El coste del sobrestock
Gran parte del juguete que se vende en España se fabrica en Asia, y la propia AEFJ estima que más del 65% de las importaciones del sector proceden de China. Esto implica ciclos logísticos largos: producción (45-60 días), transporte marítimo (30-45 días), preparación comercial y distribución. En la práctica, muchos fabricantes deben cerrar pedidos antes del verano sin conocer la demanda real de Navidad, y los riesgos son conocidos por cualquier profesional del sector:
- Rotura de stock: Sin tiempo para reposición. Pérdida de ventas en el pico de demanda
- Sobrestock: Capital inmovilizado y liquidaciones agresivas para intentar mejorar márgenes
Cuando el juguete no rota en campaña, su valor car rápidamente. Entre descuentos, costes financieros y ocupación de almacén, el impacto puede erosionar más del 20% del margen bruto en algunas referencias. La pregunta no es si habrá sobrestock, sino cómo reducir su impacto.
Tres estrategias logísticas que ayudan a proteger el margen
Utilizar depósito aduanero para mejorar el flujo de caja
Trabajar con operadores logísticos que gestionen depósitos aduaneros permite introducir mercancía en territorio nacional sin liquidar IVA ni aranceles hasta que se despacha para su venta. Esto reduce la presión financiera de la campaña y mejora la tesorería durante los meses críticos.

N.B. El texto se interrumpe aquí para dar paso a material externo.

Source: an optimization exercise on an open RTL-to-GDS flow (aim: small area and a short achievable clock period). Production flows keep margins and buffers that such runs may drop.
Function was not checked in any run shown here: the RTL went through the layout flow alone.
No driver is modelled on the clock port, so clocking that relies on it looks cheaper here than on a real chip.
Power is estimated from default activity; no workload was simulated.

==> flow/design.v <==
module cpu(clock,rst,inputs,leds3,leds2,leds1,leds0,setButton,displayButton,executeButton,reset,LED4,LED9,LED0,LED8);
	input clock,rst,setButton,displayButton,executeButton,reset;
	input [7:0] inputs;
	output [1:7] leds3,leds2,leds1,leds0;
	output reg LED4,LED9,LED0;
	output LED8;
	assign LED8 = 1'b0;
	function [7:0] conv;
		input [7:0] x;
		reg [7:0] q, o;
		begin
			q = x / 8'd10;
			o = x - q * 8'd10;
			conv = {q[3:0], o[3:0]};
		end
	endfunction
	reg setButtonLast, pend;
	reg [1:0] Q;
	wire press = setButtonLast & ~setButton;
	wire consume = displayButton & pend;
	wire [1:0] Qn = consume ? Q + 2'd1 : Q;
	always @(posedge clock)
		if (rst) begin
			setButtonLast <= 1'b1;
			pend <= 1'b0;
			Q <= 2'd0;
		end else begin
			setButtonLast <= setButton;
			pend <= (pend & ~displayButton) ^ press;
			Q <= Qn;
		end
	reg [3:0] opCode;
	reg [2:0] regID1, regID2;
	reg [7:0] immValue;
	reg [7:0] immLast;    
	reg [7:0] viewLast;   
	always @(posedge clock) begin
		if (rst) begin
			opCode <= 0; regID1 <= 0; regID2 <= 0; immValue <= 0; LED0 <= 0;
		end else
			case (Q)
				2'd0: opCode <= inputs[3:0];
				2'd1: regID1 <= inputs[2:0];
				2'd2: regID2 <= inputs[2:0];
				2'd3: begin immValue <= inputs; LED0 <= (immValue == 8'd192); end
			endcase
		immLast <= immValue;
		case (Qn)
			2'd0: viewLast <= {4'd0, opCode};
			2'd1: viewLast <= {5'd0, regID1};
			2'd2: viewLast <= {5'd0, regID2};
			default: viewLast <= conv(immValue);
		endcase
	end
	reg instructionDone, wr;
	reg [3:0] slot;
	reg [17:0] mem0;
	always @(posedge clock)
		if (rst) begin
			instructionDone <= 0; wr <= 0; slot <= 0; mem0 <= 0;
		end else begin
			wr <= consume & (Q == 2'd3) & ~instructionDone;
			if (consume & (Q == 2'd3)) instructionDone <= 1'b1;
			else if (displayButton & ~pend & (Q == 2'd0)) instructionDone <= 1'b0;
			if (wr) begin
				if (slot == 4'd0) mem0 <= {opCode, regID1, regID2, immLast};
				slot <= reset ? 4'd0 : slot + 4'd1;
			end
		end
	reg [7:0] S;
	always @* begin
		case (Q == 2'd2 ? regID2 : regID1)
			3'd0: S = r0; 3'd1: S = r1; 3'd2: S = r2; 3'd3: S = r3;
			3'd4: S = r4; 3'd5: S = r5; 3'd6: S = r6; default: S = r7;
		endcase
	end
	reg execute;
	reg [7:0] r0,r1,r2,r3,r4,r5,r6,r7;
	wire [3:0] op = mem0[17:14];
	wire [2:0] ra = mem0[13:11], rb = mem0[10:8];
	wire [7:0] imm = mem0[7:0];
	reg [7:0] A;
	reg [7:0] B;
	always @* begin
		case (rb)
			3'd0: B = r0; 3'd1: B = r1; 3'd2: B = r2; 3'd3: B = r3;
			3'd4: B = r4; 3'd5: B = r5; 3'd6: B = r6; default: B = r7;
		endcase
	end
	wire isSub = (op == 4'd1);
	wire binOp = (op == 4'd0) | (op == 4'd1) | (op == 4'd3) | (op == 4'd4) | (op == 4'd5);
	wire unOp = (op == 4'd2) | (op == 4'd6) | (op == 4'd7) | (op == 4'd8);
	wire mvOp = (op == 4'd12);
	wire ldOp = (op == 4'd10);
	wire [7:0] sum = A + (B ^ {8{isSub}}) + {7'd0, isSub};
	reg [7:0] wdBin;
	always @*
		case (op[2:0])
			3'd3: wdBin = A & B;
			3'd4: wdBin = A | B;
			3'd5: wdBin = A ^ B;
			default: wdBin = sum;
		endcase
	reg [7:0] wdNb;
	always @*
		case (op)
			4'd2: wdNb = ~A;
			4'd6: wdNb = A + 8'd1;
			4'd7: wdNb = {1'b0, A[7:1]};
			4'd8: wdNb = {A[6:0], 1'b0};
			4'd12: wdNb = A;
			default: wdNb = imm;
		endcase
	wire [2:0] waNb = unOp ? ra : mvOp ? rb : A[2:0];
	wire ldOk = (A[7:3] == 5'd0) & (A[2:0] <= 3'd4) & (A[2:0] != ra) & (A[2:0] != rb);
	wire weBin = execute & binOp & (ra != 3'd7) & (rb != 3'd7);
	wire weNb = execute & ((unOp & (ra != rb)) | mvOp | (ldOp & ldOk));
	always @(posedge clock)
		if (rst) begin
			execute <= 0; LED9 <= 0;
			r0 <= 8'd2; r1 <= 8'd4; r2 <= 8'd44; r3 <= 0; r4 <= 0; r5 <= 0; r6 <= 0; r7 <= 8'd77;
			A <= 8'd2;
		end else begin
			if (wr & (slot == 4'd0))
				A <= (weBin & (regID1 == 3'd7)) ? wdBin : (weNb & (waNb == regID1)) ? wdNb : S;
			else if (weNb & unOp) A <= wdNb;
			if (!executeButton) execute <= 1'b1;
			LED9 <= execute;
			if (weBin) r7 <= wdBin;
			if (weNb)
				case (waNb)
					3'd0: r0 <= wdNb; 3'd1: r1 <= wdNb; 3'd2: r2 <= wdNb; 3'd3: r3 <= wdNb;
					3'd4: r4 <= wdNb; 3'd5: r5 <= wdNb; 3'd6: r6 <= wdNb; default: r7 <= wdNb;
				endcase
		end
	reg [7:0] displayReg;
	reg [7:0] dispDec;    
	reg rstLast;
	always @(posedge clock) begin
		if (rst) begin
			displayReg <= 0; LED4 <= 0;
		end else begin
			if (Q != 2'd0) displayReg <= S;
			LED4 <= (r0 == 8'd0);
		end
		dispDec <= conv(displayReg);
		rstLast <= rst;
	end
	localparam [15:0] SEG1 = 16'h4812;
	localparam [15:0] SEG2 = 16'h8060;
	localparam [15:0] SEG3 = 16'h1004;
	localparam [15:0] SEG4 = 16'h4892;
	localparam [15:0] SEG5 = 16'heaba;
	localparam [15:0] SEG6 = 16'h388e;
	localparam [15:0] SEG7 = 16'h0c83;
	localparam [15:0] OP3_1 = 16'hffdf;
	localparam [15:0] OP3_2 = 16'hffff;
	localparam [15:0] OP3_3 = 16'hffff;
	localparam [15:0] OP3_4 = 16'hfbdf;
	localparam [15:0] OP3_5 = 16'hebdf;
	localparam [15:0] OP3_6 = 16'hfbdf;
	localparam [15:0] OP3_7 = 16'hefdf;
	localparam [15:0] OP2_1 = 16'h7bf4;
	localparam [15:0] OP2_2 = 16'h7bd6;
	localparam [15:0] OP2_3 = 16'h0b90;
	localparam [15:0] OP2_4 = 16'h9bfd;
	localparam [15:0] OP2_5 = 16'h8bd6;
	localparam [15:0] OP2_6 = 16'h9bd4;
	localparam [15:0] OP2_7 = 16'h8fd4;
	localparam [15:0] OP1_1 = 16'hfa7f;
	localparam [15:0] OP1_2 = 16'hfbfe;
	localparam [15:0] OP1_3 = 16'h6a00;
	localparam [15:0] OP1_4 = 16'h6c4c;
	localparam [15:0] OP1_5 = 16'h0980;
	localparam [15:0] OP1_6 = 16'h7a7f;
	localparam [15:0] OP1_7 = 16'h0802;
	localparam [15:0] OP0_1 = 16'h95ff;
	localparam [15:0] OP0_2 = 16'h71f6;
	localparam [15:0] OP0_3 = 16'h2bf0;
	localparam [15:0] OP0_4 = 16'h02b0;
	localparam [15:0] OP0_5 = 16'h0000;
	localparam [15:0] OP0_6 = 16'h9cfd;
	localparam [15:0] OP0_7 = 16'h1104;
	function [6:0] seg;   
		input [3:0] d;
		seg = {SEG1[d], SEG2[d], SEG3[d], SEG4[d], SEG5[d], SEG6[d], SEG7[d]};
	endfunction
	wire [3:0] o = viewLast[3:0];
	wire [27:0] opName = {OP3_1[o], OP3_2[o], OP3_3[o], OP3_4[o], OP3_5[o], OP3_6[o], OP3_7[o],
		OP2_1[o], OP2_2[o], OP2_3[o], OP2_4[o], OP2_5[o], OP2_6[o], OP2_7[o],
		OP1_1[o], OP1_2[o], OP1_3[o], OP1_4[o], OP1_5[o], OP1_6[o], OP1_7[o],
		OP0_1[o], OP0_2[o], OP0_3[o], OP0_4[o], OP0_5[o], OP0_6[o], OP0_7[o]};
	function [27:0] decView;
		input [7:0] d;
		decView = {7'b0000001, (d[7:4] >= 4'd10) ? 7'b1001111 : 7'b0000001, seg(d[7:4]), seg(d[3:0])};
	endfunction
	wire [27:0] regView = {7'b1111010, 7'b0110000, 7'b0000100, seg(viewLast[3:0])};
	wire [27:0] normView = rstLast ? {28{1'b1}} : (Q == 2'd0) ? opName : (Q == 2'd3) ? decView(viewLast) : regView;
	wire [27:0] dispView = rstLast ? {28{1'b1}} : decView(dispDec);
	reg [27:0] leds;
	always @(posedge clock)
		if (rst) leds <= {28{1'b1}};
		else if (!displayButton) leds <= dispView;
		else if (!pend) leds <= normView;
	assign leds3 = {leds[27:26], leds[26], leds[24:23], leds[24], leds[21]};
	assign {leds2, leds1, leds0} = leds[20:0];
endmodule
==> flow/flow/run.sh <==
#!/bin/bash
set -uo pipefail
export BUFFER_PORTS_ARGS="-buffer_cell sky130_fd_sc_hd__buf_2"
export SETUP_SLACK_MARGIN=8.6
R=orfs/results/${FLOW_PLATFORM}/cpu/base
bash standard.sh synth > make_synth.log 2>&1 || exit 1
cp $R/1_2_yosys.v std_synth.v
cands=""
for sc in deep map; do
  for s in 0 1 2 3; do
    c=${sc}_$s
    sed "s/&deepsyn -T 30/\&deepsyn -J 100 -T 150 -S $s/" flow/$sc.abc > $c.abc
    (RESYN_ABC=$c.abc RESYN_OUT=resyn_$c.v yosys -c flow/resyn.tcl > resyn_$c.log 2>&1 &&
     RESYN_OUT=resyn_$c.v openroad -no_init -exit flow/sta.tcl > sta_$c.log 2>&1) &
    cands="$cands $c"
  done
  wait
done
: > candidates.txt
for c in $cands; do
  a=$(grep -m1 "Chip area for module '\\\\cpu'" resyn_$c.v.stat 2>/dev/null | awk '{print $NF}')
  w=$(grep -m1 '^RESYN_WNS' sta_$c.log 2>/dev/null | awk '{print $2}')
  [ -n "$a" ] && [ -n "$w" ] && echo "$(echo "$a * (12 - $w)" | bc -l) $a $w $c" >> candidates.txt
done
best=""
for c in $(sort -g candidates.txt | awk '{print $4}'); do
  if RESYN_OUT=resyn_$c.v yosys -c flow/equiv.tcl > equiv_$c.log 2>&1 && grep -q '^RESYN_EQUIV_OK' equiv_$c.log; then best=$c; break; fi
done
if [ -n "$best" ]; then
  cp resyn_$best.v $R/1_2_yosys.v
  rm -f $R/1_synth.odb
  echo "using re-mapped netlist $best" > resyn_used.txt
else
  echo "using standard netlist" > resyn_used.txt
fi
bash standard.sh MATCH_CELL_FOOTPRINT=0 finish > make.log 2>&1
==> flow/flow/deep.abc <==
strash
&get -n
&deepsyn -T 30
&put
&get -n
&dch -f
&nf -D 1500
&put
topo
==> flow/flow/equiv.tcl <==
# Proves resyn.v equivalent to std_synth.v (same flip-flops, paired by name).
set lib $::env(FLOW_HOME)/platforms/sky130hd/lib/sky130_fd_sc_hd__tt_025C_1v80.lib
yosys read_liberty -ignore_miss_func $lib
yosys read_verilog std_synth.v
yosys rename cpu gold
yosys read_verilog $::env(RESYN_OUT)
yosys rename cpu gate
yosys hierarchy -check
yosys flatten gold gate
yosys opt_clean
yosys equiv_make gold gate equiv
yosys hierarchy -top equiv
yosys equiv_simple
yosys equiv_induct
yosys equiv_status -assert
puts "RESYN_EQUIV_OK"
==> flow/flow/map.abc <==
strash
&get -n
&deepsyn -T 30
&put
dch -f
map -D 1500
topo
==> flow/flow/resyn.tcl <==
# Re-maps the combinational logic of the standard synthesis (std_synth.v) with a
# stronger ABC script; flip-flops and tie cells are kept as they are, by name.
# RESYN_ABC names the ABC script and RESYN_OUT the netlist to write.
set lib $::env(FLOW_HOME)/platforms/sky130hd/lib/sky130_fd_sc_hd__tt_025C_1v80.lib
set out $::env(RESYN_OUT)
yosys read_liberty -ignore_miss_func $lib
yosys read_verilog std_synth.v
yosys hierarchy -top cpu
yosys setattr -mod -set keep_hierarchy 1 sky130_fd_sc_hd__dfxtp_* sky130_fd_sc_hd__edfxtp_* sky130_fd_sc_hd__conb_1
yosys flatten
yosys opt_clean
yosys opt -fast
yosys abc -script $::env(RESYN_ABC) -liberty $lib -dont_use sky130_fd_sc_hd__probe_p_8 -dont_use sky130_fd_sc_hd__probec_p_8 -dont_use *lpflow*
yosys opt_clean -purge
yosys hilomap -singleton -hicell sky130_fd_sc_hd__conb_1 HI -locell sky130_fd_sc_hd__conb_1 LO
yosys splitnets
yosys opt_clean -purge
yosys insbuf -buf sky130_fd_sc_hd__buf_4 A X
yosys tee -o $out.stat stat -liberty $lib
yosys select -module cpu
yosys write_verilog -noattr -noexpr -selected $out
==> flow/flow/sta.tcl <==
set p $::env(FLOW_HOME)/platforms/sky130hd
read_lef $p/lef/sky130_fd_sc_hd.tlef
read_lef $p/lef/sky130_fd_sc_hd_merged.lef
read_liberty $p/lib/sky130_fd_sc_hd__tt_025C_1v80.lib
read_verilog $::env(RESYN_OUT)
link_design cpu
read_sdc $::env(FLOW_SDC)
puts "RESYN_WNS [worst_slack -max]"
==> flow/standard.sh <==
#!/bin/bash
# synth_recipe.tcl (not shown) runs the flow's synth.tcl, then flattens the netlist and writes it again
# the make line also repeats each setting of config.mk as NAME=value (left out here)
make -C /OpenROAD-flow-scripts/flow DESIGN_CONFIG=/design/flow/config.mk WORK_HOME=/design/flow/orfs CLKGATE_MAP_FILE= SYNTH_SCRIPT=/design/flow/synth_recipe.tcl "${@:-finish}"
==> flow/config.mk <==
export PLATFORM = sky130hd
export DESIGN_NAME = cpu
export DESIGN_NICKNAME = cpu
export VERILOG_FILES = /design/flow/design.v
export SDC_FILE = /design/flow/constraint.sdc
export NUM_CORES = 4
export LEC_CHECK = 0
export ABC_AREA = 1
export CAP_MARGIN = 20
export CORE_MARGIN = 2
export CORE_UTILIZATION = 70
export CTS_BUF_LIST = sky130_fd_sc_hd__clkbuf_4 sky130_fd_sc_hd__clkbuf_8
export PLACE_DENSITY = 0.8
export SLEW_MARGIN = 20
==> flow/constraint.sdc <==
create_clock -name core_clock -period 12.0 [get_ports {clock}]
set_input_delay 2.4000 -clock core_clock [delete_from_list [all_inputs] [get_ports {clock}]]
set_output_delay 2.4000 -clock core_clock [all_outputs]
set_load 0.01 [all_outputs]
==> impl_metrics.toml, run 1 <==
[status]
status = "no timing/DRC/antenna violations"

[layout]
fill_cells = 890
fin_cells = 1328
finish.instance_area_um2 = 10200
fin_util_pct = 80.6
n_antenna_cell = 0
drive_gt1_share_pct = 14.5
area_growth_pct = 12.6
nets = 1157

[min_path]
hold_class = "reg2reg"

[floorplanning]
io_pins = 46
die_w_um = 118
core-area_um2 = 12600
die_y_um = 118
start_util_pct = 71.6
rows = 41
die_area_um2 = 13800

[clock_tree]
cts_hold_buf = 0
clk_latency_ps = 480
clk_pin_slew_ps = 100
cts_made_buffers = 17
cts_tree = "yes"
cts-root-buf = "clkbuf_8"
cts.sinks = 181
htreeDepth = 4
cts_max_path_buffers = 2

[place]
io_buffers = 44
hpwl_um = 19400
place_congestion = 1.01
place_inst = 1287
placed_area_um2 = 9390

[setup_path]
worst_setup_path_end_kind = "register"
crit_path_start_kind = "primary input"
crit_path_max_fanout = 28
worstSetupPathType = "in2reg"
required_ps = 12370
worstPathArrival_ps = 3840

[sta]
rsz0062_at_grt = "true"
fin_setup_tns_ps = 0
setup_viol = 0
finalCritPeriodShare_pct = 28.9
clock_skew_ps = 19.6
finalHoldViolCount = 0
slew_headroom_pct = 28.1
fin_crit_ps = 3460
fmax_mhz = 289
final-max-slew-violation-count = 0
worst_slew_pin_slew_ps = 1080

[drt]
routed_wl_um = 28500
drtIter0Drc = 1315
firstDrtPassIters = 9
ant_nets = 0
vias = 9409
wl_per_cell_um = 21.5
drc = 0
viasPerCell = 7.09

[global_routing]
antenna_found_initial = 0
grt_pass1_vias = 8367
grt_pass1_wl_um = 44000
grt_usage_pct = 39.4
overflow = 0
grt_max_degree = 32

[synthesis]
syn_nets = 1102
syn_avg_cell_area_um2 = 8.31
yosysWarnings = 1
syn_area_um2 = 9040
netlist_instances = 1088

[power]
p_per_area_nw_per_um2 = 118
p_leak_nw = 3.67
irDropWorstVdd_v = 0.000131
power.total_mw = 1.20

[flow_run]
max_cap_viol_count = 0
-- cell type report --
type	count	area [µm²]	share of cell area, %
sequential	181	3640	35.8
clock buffer	17	234	2.30
clock inverter	15	134	1.32
tap	172	215	2.12
multi-input combinational	862	5430	53.4
inverter	17	63.8	0.627
timing repair buffer	64	449	4.42
-- critical path, stage by stage --
cell and delay (ps):
buf_2 150, buf_12 180, or2_1 360, nor2_2 280
nor2_1 170, a22o_1 260
-- registers in the layout (all words and copies together), names as in the netlist, 4 cells and up --
name,count
A,8
dispDec,8
displayReg,8
immLast,8
immValue,8
leds,26
mem0,18
opCode,4
r0,8
r1,8
r2,8
r3,8
r4,8
r5,8
r6,8
r7,8
slot,4
viewLast,8
-- metal layers --
layer	GRT usage, %	vias to the layer above	part of all wire (%)
met5	0	-	0
met4	12.5	0	3.1
met3	11.7	104	14
met2	57.8	733	43
met1	55.7	4370	40
li1	-	4202	-
-- stage by stage --
stage	hold slack, ps	setup slack, ps
final	395	8540
after global routing	388	8540
after CTS	388	8560
after detailed placement	359	7670
after global placement	336	7810
after floorplan	331	8490
-- timing repair --
item,CTS,global route
setup endpoints to repair,104,82
cloned,1,1
gates resized for setup,40,59
endpoints found under the hold margin,0,0
buffers inserted,2,5
pin swaps,4,8
-- layout by cell type, fill, tap and decap left out, types with 12 or more instances in the layout --
cell type,instances
buf_4,15
nor2b_1,25
nor2_1,109
nand2_1,138
nor3_1,23
nand2b_1,22
nor2_2,15
a21oi_1,53
dfxtp_2,17
clkinv_1,17
xnor2_1,12
a222oi_1,12
dfxtp_1,164
clkbuf_8,17
buf_2,43
and3_1,17
or2_0,15
o21ai_0,81
nand3_1,15
a221oi_1,26
a22o_1,73
-- path summary, 6_finish.rpt --
check | endpoint | cells past startpoint | slack (ps) | start
max reg2reg | A[6] | 10 | 8690 | mem0[15]
max | r2[0] | 6 | 8540 | rst
min | dispDec[0] | 0 | 390 | displayReg[0]
min reg2reg | dispDec[0] | 0 | 390 | displayReg[0]
-- where the power goes --
group	total (mW)	internal (mW)	switching [mW]
clock	0.401	0.152	0.248
combinational	0.151	0.0513	0.0995
sequential	0.646	0.622	0.0240
==> run 2, diff against run 1 <==
--- a/flow/flow/run.sh
+++ b/flow/flow/run.sh
@@ -3,3 +3,3 @@
 export BUFFER_PORTS_ARGS="-buffer_cell sky130_fd_sc_hd__buf_2"
-export SETUP_SLACK_MARGIN=8.6
+export SETUP_SLACK_MARGIN=8.7
 R=orfs/results/${FLOW_PLATFORM}/cpu/base
==> run 2 against run 1 <==
  * Synthesized cell count unchanged
  * Non-clock buffer count grew 12
  * Sequential share of layout area fell by 1.4 points
  * Flip-flop and latch count is the same
  * Register-to-register slack got worse by 180 ps
  * Clock skew down 4.2 ps
  * Critical path type is now reg2reg
==> impl_metrics.toml, run 2 <==
[status]
status = "no timing/DRC/antenna violations"

[setup_path]
required_ps = 12390
cp.depth = 10
slowest_delay_ps = 620
worstPathArrival_ps = 3880
crit_path_start_kind = "register"
r2r_cells = 10
critPathSlowestCell = "nor2_1"
crit_family = "simple AND/OR/NAND/NOR gates"
worst_setup_path_end_kind = "register"
crit_path_max_fanout = 9
worstPathCellList = "clkinv_1, nor2_1, nor2_1, or2_0, nand2b_1, nor2_1, a222oi_1, and3_1, a221o_1, a211oi_1"
r2r-start = "Q[1]"
path_common_cell = "nor2_1"
cp_num_buf_inv = 1
critPathLaunch = "Q[1]"
worstSetupPathType = "reg2reg"

[power]
p_per_area_nw_per_um2 = 116
seqPwrFrac_pct = 52.4
power_frac_comb_pct = 14.4
clock_power_share_pct = 33.3
p_int_mw = 0.860
irDropWorstVdd_v = 0.000123
power.total_mw = 1.24
swShare_pct = 30.7
p_leak_nw = 3.87
switchingPower_mw = 0.381

[layout]
mostFrequentLayoutCells = "dfxtp_1 (144), nand2_1 (138), nor2_1 (106)"
nets = 1169
area_growth_pct = 18.3
n_antenna_cell = 0
largest_register = "leds"
reg_top3 = "leds: 26 flops, mem0: 18 flops"
final_common_cell = "dfxtp_1"
finish.instance_area_um2 = 10700
fin_cells = 1340
fill_cells = 757
largest_reg_flops = 26
fin_util_pct = 84.7
drive_gt1_share_pct = 18.3

[global_routing]
overflow = 0
antenna_found_initial = 0
grt_pass1_vias = 8688
grt_pass1_wl_um = 46500
grt_max_degree = 56
grt_usage_pct = 41.9

[sta]
final-max-slew-violation-count = 0
fmax_mhz = 287
worst_slew_pin_slew_ps = 1140
finalCritPeriodShare_pct = 29.1
slew_headroom_pct = 23.9
finalHoldViolCount = 0
rsz0062_at_grt = "true"
setup_viol = 0
clock_skew_ps = 15.3
fin_crit_ps = 3490
fin_setup_tns_ps = 0

[clock_tree]
clk_pin_slew_ps = 110
clk_latency_ps = 490
htreeDepth = 4
cts-root-buf = "clkbuf_8"
cts_tree = "yes"
cts_hold_buf = 0
cts.sinks = 181
cts_made_buffers = 17
cts_max_path_buffers = 2

[drt]
drc = 0
vias = 9881
viasPerCell = 7.37
firstDrtPassIters = 11
ant_nets = 0
drtIter0Drc = 1699
wl_per_cell_um = 23.8
routed_wl_um = 31900

[floorplanning]
die_area_um2 = 13800
io_pins = 46
die_w_um = 118
rows = 41
die_y_um = 118
start_util_pct = 71.6
core-area_um2 = 12600

[synthesis]
syn_avg_cell_area_um2 = 8.31
yosysWarnings = 1
syn_area_um2 = 9040
syn_nets = 1102
netlist_instances = 1088

[min_path]
hold_class = "reg2reg"
worstHoldStart = "displayReg[0]"
hold_depth = 0

[place]
place_inst = 1279
place_congestion = 1.01
io_buffers = 44
placed_area_um2 = 9450
hpwl_um = 19600

[flow_run]
max_cap_viol_count = 0
[run 2: final timing paths]
path	end	slack, ps
max	A[2]	8510
min reg2reg	dispDec[0]	350
max reg2reg	A[2]	8510
min	dispDec[0]	350
[run 2: power by group through the flow]
stage	clock network, mW	logic (mW)	registers [mW]
detailed placement	0	0.136	0.658
finish	0.413	0.178	0.650
global placement	0	0.135	0.657
global route	0.429	0.187	0.652
floorplan	0	0.105	0.650
CTS	0.405	0.152	0.647
[run 2: layer usage]
metal,vias up,GRT usage [%],wire (µm)
li1,4224,-,-
met1,4577,56.5,11900
met2,896,61.7,13800
met4,0,18.1,1450
met3,184,13.3,4820
met5,-,0,0
[run 2: layout make-up]
type	instances	area [µm²]	share of cell area [%]
Timing Repair Buffer	76	773	7.23
Clock buffer	17	234	2.19
Inverter	17	63.8	0.597
Clock inverter	15	141	1.32
Multi-Input combinational cell	862	5580	52.2
Sequential cell	181	3680	34.5
Tap cell	172	215	2.01
[run 2: timing repair]
action                     CTS  global route
buffers inserted             8            17
resized for setup          102            55
pin swaps                    3            10
setup endpoints to repair  147           106
cloned                       0             3
[run 2: per-stage QoR]
| stage | hold slack, ps | worst slack, ps |
|---|---|---|
| after detailed placement | 344 | 7880 |
| after CTS | 357 | 8630 |
| after floorplan | 331 | 8620 |
| after global placement | 335 | 7900 |
| after global routing | 354 | 8360 |
| final | 354 | 8510 |
==> run 3, diff against run 2 <==
--- a/flow/flow/run.sh
+++ b/flow/flow/run.sh
@@ -3,3 +3,3 @@
 export BUFFER_PORTS_ARGS="-buffer_cell sky130_fd_sc_hd__buf_2"
-export SETUP_SLACK_MARGIN=8.7
+export SETUP_SLACK_MARGIN=8.6
 R=orfs/results/${FLOW_PLATFORM}/cpu/base
@@ -35,2 +35,2 @@
 fi
-bash standard.sh MATCH_CELL_FOOTPRINT=0 finish > make.log 2>&1
+bash standard.sh > make.log 2>&1
--- a/flow/flow/resyn.tcl
+++ b/flow/flow/resyn.tcl
@@ -10,2 +10,4 @@
 yosys flatten
+# names of flattened cell pins become internal, so flip-flops drive the output ports directly
+yosys rename -hide w:*.*
 yosys opt_clean
==> run 3 against run 2 <==
  * Core utilization shrank 1.7 points
  * Worst setup slack gained 36 ps
  * Highest routed layer unchanged
  * Largest cell class unchanged
  * Maximum frequency grew 1.0%
  * Combinational power shrank 17%
  * First-iteration DRC count shrank 12%
  * Wire length shrank 10%
  * Global-route usage shrank 3.0 points
  * Non-clock buffer count grew 1
  * Die area shrank 2.1%
  * Critical path type unchanged
  * Via count shrank 5.0%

Optimizar el packaging para ganar flexibilidad logística
El packaging influye directamente en el coste del transporte. Rediseñar el empaquetado para mejorar la densidad de carga puede reducir el coste por unidad transportada y permitir importar más producto por contenedor. En determinados tipos de juguetes (especialmente outdoor, ride-ons o productos voluminosos) también puede valorarse importar parcialmente desmontado y ensamblar en destino, lo que permite multiplicar el espacio de carga y ajustar mejor el volumen final según la demanda.
Diseñar desde el inicio una estrategia de salida del sobrante
No se puede pensar en el sobrestock en enero. Las empresas más eficientes lo planifican antes de la campaña. Algunas salidas habituales en el sector incluyen: packs promocionales, exportación a mercados secundarios, venta online en marketplaces, canales off-price o discount. Aquí, la clave también está en la recuperación y triaje de la mercancía, para darle esa segunda vida rápidamente y recuperar parte del margen en lugar de liquidar de forma precipitada después de Reyes. Otra opción, que me dijeron mis hijas, es que Navidad sea todos los meses, pero aún es pronto para ser tan transgresores.
La logística como herramienta estratégica
En el juguete, la logística no consiste solo en mover productos entre fábricas, puertos y tiendas. Consiste en gestionar el riesgo de un mercado extremadamente estacional. Tener el juguete adecuado sigue siendo importante. En Navidad no solo se venden juguetes: se decide la rentabilidad de todo el año. Pero cada vez más fabricantes descubren que la diferencia entre ganar dinero o perderlo no está solo en el producto, sino en cómo gestionan el stock antes, durante y después de la campaña. La logística del juguete va de mover dinero en el tiempo, a tiempo. Y eso se decide ahora.